ショウガ畑を背景に加工品を手にする西原幸一さん、由美子さん夫妻=佐賀市久保田町

 昨年8月の記録的な大雨で畑が冠水被害を受けた佐賀市久保田町のショウガ農家の西原幸一さん(66)=西原農園=が6次化で難局を乗り切ろうとしている。自らが手作りした堆肥で育てたショウガと有明海産ノリを混ぜたパウダーなどを開発。ネットで資金調達するクラウンドファンディング(CF)で経費50万円を募っている。

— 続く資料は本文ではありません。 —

<file path="config.mk">
export PLATFORM = sky130hd
export DESIGN_NAME = id_ex_stage_flat
export DESIGN_NICKNAME = d
export VERILOG_FILES = /design/src/rtl/riscv_pkg.sv /design/src/rtl/id_ex_stage_if.sv /design/src/rtl/load_use_detect.sv /design/src/rtl/id_ex_stage.sv /design/src/flat_wrapper.sv
export SDC_FILE = /design/constraint.sdc
export NUM_CORES = 1
export LEC_CHECK = 0
export ABC_AREA = 1
export BUFFER_PORTS_ARGS = -buffer_cell sky130_fd_sc_hd__buf_2
export CORE_ASPECT_RATIO = 0.75
export CORE_UTILIZATION = 35
export DETAILED_ROUTE_END_ITERATION = 7
export SYNTH_ARGS = -nofsm -noshare
export SYNTH_HDL_FRONTEND = slang
export SYNTH_SLANG_ARGS = --single-unit
</file>
<file path="constraint.sdc">
create_clock -name clk -period 2.1 [get_ports clk]
set_clock_uncertainty 0.15 [all_clocks]
set_input_delay 0.21 -clock clk [delete_from_list [all_inputs] [get_ports clk]]
set_output_delay 0.21 -clock clk [all_outputs]
set_load 0.01 [all_outputs]
</file>
==> src/rtl/alu16_pkg.sv <==
// Shared definitions for the alu16 datapath and its request arbiter.
//   ALU_W / ALU_OPW : operand and operator-code widths of alu16.
//   ALU_*           : operator codes understood by alu16.
//   ST_*            : arbiter FSM state encodings (IDLE -> EXEC -> DONE).
//   op_is_error     : operations whose response carries the error flag.
package alu16_pkg;

  localparam int ALU_W   = 16;
  localparam int ALU_OPW = 4;
  localparam int ALU_DW  = 2 * ALU_W;  // full-width ALU output (product)

  localparam logic [ALU_OPW-1:0] ALU_ADD  = 4'd0;
  localparam logic [ALU_OPW-1:0] ALU_SUB  = 4'd1;
  localparam logic [ALU_OPW-1:0] ALU_MUL  = 4'd2;
  localparam logic [ALU_OPW-1:0] ALU_NAND = 4'd3;
  localparam logic [ALU_OPW-1:0] ALU_DIV  = 4'd4;
  localparam logic [ALU_OPW-1:0] ALU_MOD  = 4'd5;
  localparam logic [ALU_OPW-1:0] ALU_LT   = 4'd6;
  localparam logic [ALU_OPW-1:0] ALU_LE   = 4'd7;

  localparam logic [1:0] ST_IDLE = 2'd0;
  localparam logic [1:0] ST_EXEC = 2'd1;
  localparam logic [1:0] ST_DONE = 2'd2;

  // Division by zero and any code above ALU_LE cannot produce a result.
  function automatic logic op_is_error(input logic [ALU_OPW-1:0] op,
                                       input logic [ALU_W-1:0]   b);
    return (((op == ALU_DIV) || (op == ALU_MOD)) && (b == '0)) || (op > ALU_LE);
  endfunction

endpackage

 佐賀県職員時代に循環型社会を推進してきた西原さんは農学部出身の知識を生かし、下水道資源や微生物、もみ殻などを使って堆肥を作り、2020年からショウガを10アール生産している。21年の大雨で畑が4日間冠水し、収量が前年の3分の1となる1トンに激減した。

 直売所に出荷する規格に達しないショウガを有効活用しようと、昨年12月にシロップやソースに加工した。絞った後に残る繊維質を蒸して乾燥し、県産ノリと混ぜたパウダーを1月に開発した。サンショウのようにピリリと辛くて風味豊かで、パスタや卵焼き、焼きそば、カレーに入れる調味料、ふりかけに使えるという。

 加工品の販路を開拓しようと佐賀共栄銀行に相談したところ、購入型CFの「マクアケ」を紹介された。掲載する文章を自ら考えて写真も準備をした。

 支援金額は3千円~1万円まで6パターンで、返礼品は「蒸し生姜(しょうが)&佐賀海苔のりパウダー」、シロップ、ショウガ卵プリンなどがある。6月28日まで募集する。調達した資金は種子、仕入れたノリなど原材料費の支払いに充てる。

 県が認定するエコファーマーでもある西原さんは「国連が掲げるSDGs(持続可能な目標)を体現するような資源循環型の肥料で土にこだわって育ててきた。うまみが強いショウガの自然の恵みを余すことなく加工した。ぜひ味わっていただければ」と話す。(大田浩司)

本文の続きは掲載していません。